▸ EXERCISE DETAILS: Your job is to copy the lines from the material that include "rdata".

======== RECORDS SUPPLIED

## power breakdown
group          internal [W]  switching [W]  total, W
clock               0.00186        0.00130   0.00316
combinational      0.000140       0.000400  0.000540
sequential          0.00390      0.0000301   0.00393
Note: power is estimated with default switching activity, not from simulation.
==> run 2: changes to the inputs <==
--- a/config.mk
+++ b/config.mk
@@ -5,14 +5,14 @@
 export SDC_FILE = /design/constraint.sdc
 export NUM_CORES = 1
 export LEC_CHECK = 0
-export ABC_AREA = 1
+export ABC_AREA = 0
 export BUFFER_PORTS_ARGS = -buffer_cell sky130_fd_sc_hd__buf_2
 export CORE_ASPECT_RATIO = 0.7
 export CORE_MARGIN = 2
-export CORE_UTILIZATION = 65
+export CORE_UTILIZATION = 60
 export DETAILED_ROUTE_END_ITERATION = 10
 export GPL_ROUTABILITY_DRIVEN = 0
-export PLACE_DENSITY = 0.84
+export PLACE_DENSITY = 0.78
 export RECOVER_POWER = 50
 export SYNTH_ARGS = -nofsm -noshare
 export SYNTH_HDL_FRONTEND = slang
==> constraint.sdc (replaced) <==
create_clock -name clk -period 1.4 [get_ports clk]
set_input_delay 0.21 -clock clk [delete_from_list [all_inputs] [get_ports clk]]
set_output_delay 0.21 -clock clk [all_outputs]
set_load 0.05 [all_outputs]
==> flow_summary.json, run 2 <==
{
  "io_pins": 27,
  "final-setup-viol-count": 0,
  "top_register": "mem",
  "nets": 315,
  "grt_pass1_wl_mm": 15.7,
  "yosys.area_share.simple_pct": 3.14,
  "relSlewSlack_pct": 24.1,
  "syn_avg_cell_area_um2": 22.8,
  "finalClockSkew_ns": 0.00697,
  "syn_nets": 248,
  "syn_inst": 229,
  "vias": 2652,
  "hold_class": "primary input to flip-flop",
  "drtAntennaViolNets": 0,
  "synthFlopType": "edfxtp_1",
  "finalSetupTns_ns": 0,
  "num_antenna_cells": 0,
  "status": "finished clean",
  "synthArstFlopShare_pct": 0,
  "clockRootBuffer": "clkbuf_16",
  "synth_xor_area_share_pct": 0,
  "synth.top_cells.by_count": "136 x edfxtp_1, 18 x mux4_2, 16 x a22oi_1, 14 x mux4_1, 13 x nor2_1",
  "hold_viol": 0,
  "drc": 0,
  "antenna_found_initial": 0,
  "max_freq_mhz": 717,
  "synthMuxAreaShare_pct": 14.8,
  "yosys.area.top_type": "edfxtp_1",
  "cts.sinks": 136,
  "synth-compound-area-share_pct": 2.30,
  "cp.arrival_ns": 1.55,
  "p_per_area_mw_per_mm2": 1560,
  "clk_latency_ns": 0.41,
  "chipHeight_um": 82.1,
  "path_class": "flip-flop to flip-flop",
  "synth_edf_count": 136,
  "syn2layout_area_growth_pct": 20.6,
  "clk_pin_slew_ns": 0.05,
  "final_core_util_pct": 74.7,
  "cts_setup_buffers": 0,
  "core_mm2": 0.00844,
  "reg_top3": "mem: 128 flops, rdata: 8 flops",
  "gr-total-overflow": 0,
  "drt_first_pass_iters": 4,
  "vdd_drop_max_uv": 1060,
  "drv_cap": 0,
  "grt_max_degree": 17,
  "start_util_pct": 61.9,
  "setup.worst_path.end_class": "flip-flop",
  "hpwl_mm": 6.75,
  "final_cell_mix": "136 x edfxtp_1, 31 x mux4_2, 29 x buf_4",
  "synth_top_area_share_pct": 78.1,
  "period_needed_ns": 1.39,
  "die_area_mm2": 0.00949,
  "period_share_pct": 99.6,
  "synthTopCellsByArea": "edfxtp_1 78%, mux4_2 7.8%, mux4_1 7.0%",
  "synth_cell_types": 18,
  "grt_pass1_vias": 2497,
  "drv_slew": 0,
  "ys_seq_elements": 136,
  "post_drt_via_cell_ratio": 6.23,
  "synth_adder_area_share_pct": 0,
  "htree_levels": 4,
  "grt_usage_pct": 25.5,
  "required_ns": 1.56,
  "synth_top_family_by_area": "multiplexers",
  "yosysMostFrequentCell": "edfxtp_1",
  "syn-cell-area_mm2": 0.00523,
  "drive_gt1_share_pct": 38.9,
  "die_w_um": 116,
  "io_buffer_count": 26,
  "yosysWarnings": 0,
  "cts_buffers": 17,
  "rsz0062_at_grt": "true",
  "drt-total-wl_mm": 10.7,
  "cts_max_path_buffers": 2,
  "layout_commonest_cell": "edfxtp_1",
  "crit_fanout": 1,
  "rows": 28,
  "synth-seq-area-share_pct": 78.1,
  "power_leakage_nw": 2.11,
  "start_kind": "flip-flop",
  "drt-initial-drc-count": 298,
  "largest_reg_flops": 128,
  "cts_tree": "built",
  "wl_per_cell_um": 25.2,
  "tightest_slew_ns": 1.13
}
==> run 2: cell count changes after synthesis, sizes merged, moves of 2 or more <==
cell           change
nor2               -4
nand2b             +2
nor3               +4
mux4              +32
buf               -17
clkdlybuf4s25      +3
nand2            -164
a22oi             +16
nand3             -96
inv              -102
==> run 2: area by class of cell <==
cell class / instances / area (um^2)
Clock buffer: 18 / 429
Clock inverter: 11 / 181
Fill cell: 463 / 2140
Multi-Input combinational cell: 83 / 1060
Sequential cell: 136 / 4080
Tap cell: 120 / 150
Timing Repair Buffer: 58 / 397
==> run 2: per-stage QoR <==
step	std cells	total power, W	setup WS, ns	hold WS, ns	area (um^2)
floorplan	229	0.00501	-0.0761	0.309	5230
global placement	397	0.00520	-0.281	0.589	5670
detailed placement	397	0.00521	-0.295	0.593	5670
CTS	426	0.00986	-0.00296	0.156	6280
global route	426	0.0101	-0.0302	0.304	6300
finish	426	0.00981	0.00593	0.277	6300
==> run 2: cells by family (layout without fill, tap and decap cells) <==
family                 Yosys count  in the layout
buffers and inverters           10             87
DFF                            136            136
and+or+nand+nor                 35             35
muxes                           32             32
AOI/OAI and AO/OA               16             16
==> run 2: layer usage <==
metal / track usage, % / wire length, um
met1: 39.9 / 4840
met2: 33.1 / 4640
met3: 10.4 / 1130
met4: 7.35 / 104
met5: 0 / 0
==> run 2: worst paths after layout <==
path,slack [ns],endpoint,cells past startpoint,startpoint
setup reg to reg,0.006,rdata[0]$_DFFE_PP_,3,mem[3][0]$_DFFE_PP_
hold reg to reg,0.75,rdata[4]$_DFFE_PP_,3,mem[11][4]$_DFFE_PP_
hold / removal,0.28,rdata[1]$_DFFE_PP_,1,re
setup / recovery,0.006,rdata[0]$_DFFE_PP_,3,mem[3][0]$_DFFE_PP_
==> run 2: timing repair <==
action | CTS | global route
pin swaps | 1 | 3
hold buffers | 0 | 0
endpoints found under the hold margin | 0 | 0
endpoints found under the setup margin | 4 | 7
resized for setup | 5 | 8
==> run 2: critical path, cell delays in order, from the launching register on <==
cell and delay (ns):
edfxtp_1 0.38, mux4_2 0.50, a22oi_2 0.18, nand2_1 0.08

================

▸ OUTPUT OF THE EXERCISE:
  "reg_top3": "mem: 128 flops, rdata: 8 flops",
setup reg to reg,0.006,rdata[0]$_DFFE_PP_,3,mem[3][0]$_DFFE_PP_
hold reg to reg,0.75,rdata[4]$_DFFE_PP_,3,mem[11][4]$_DFFE_PP_
hold / removal,0.28,rdata[1]$_DFFE_PP_,1,re
setup / recovery,0.006,rdata[0]$_DFFE_PP_,3,mem[3][0]$_DFFE_PP_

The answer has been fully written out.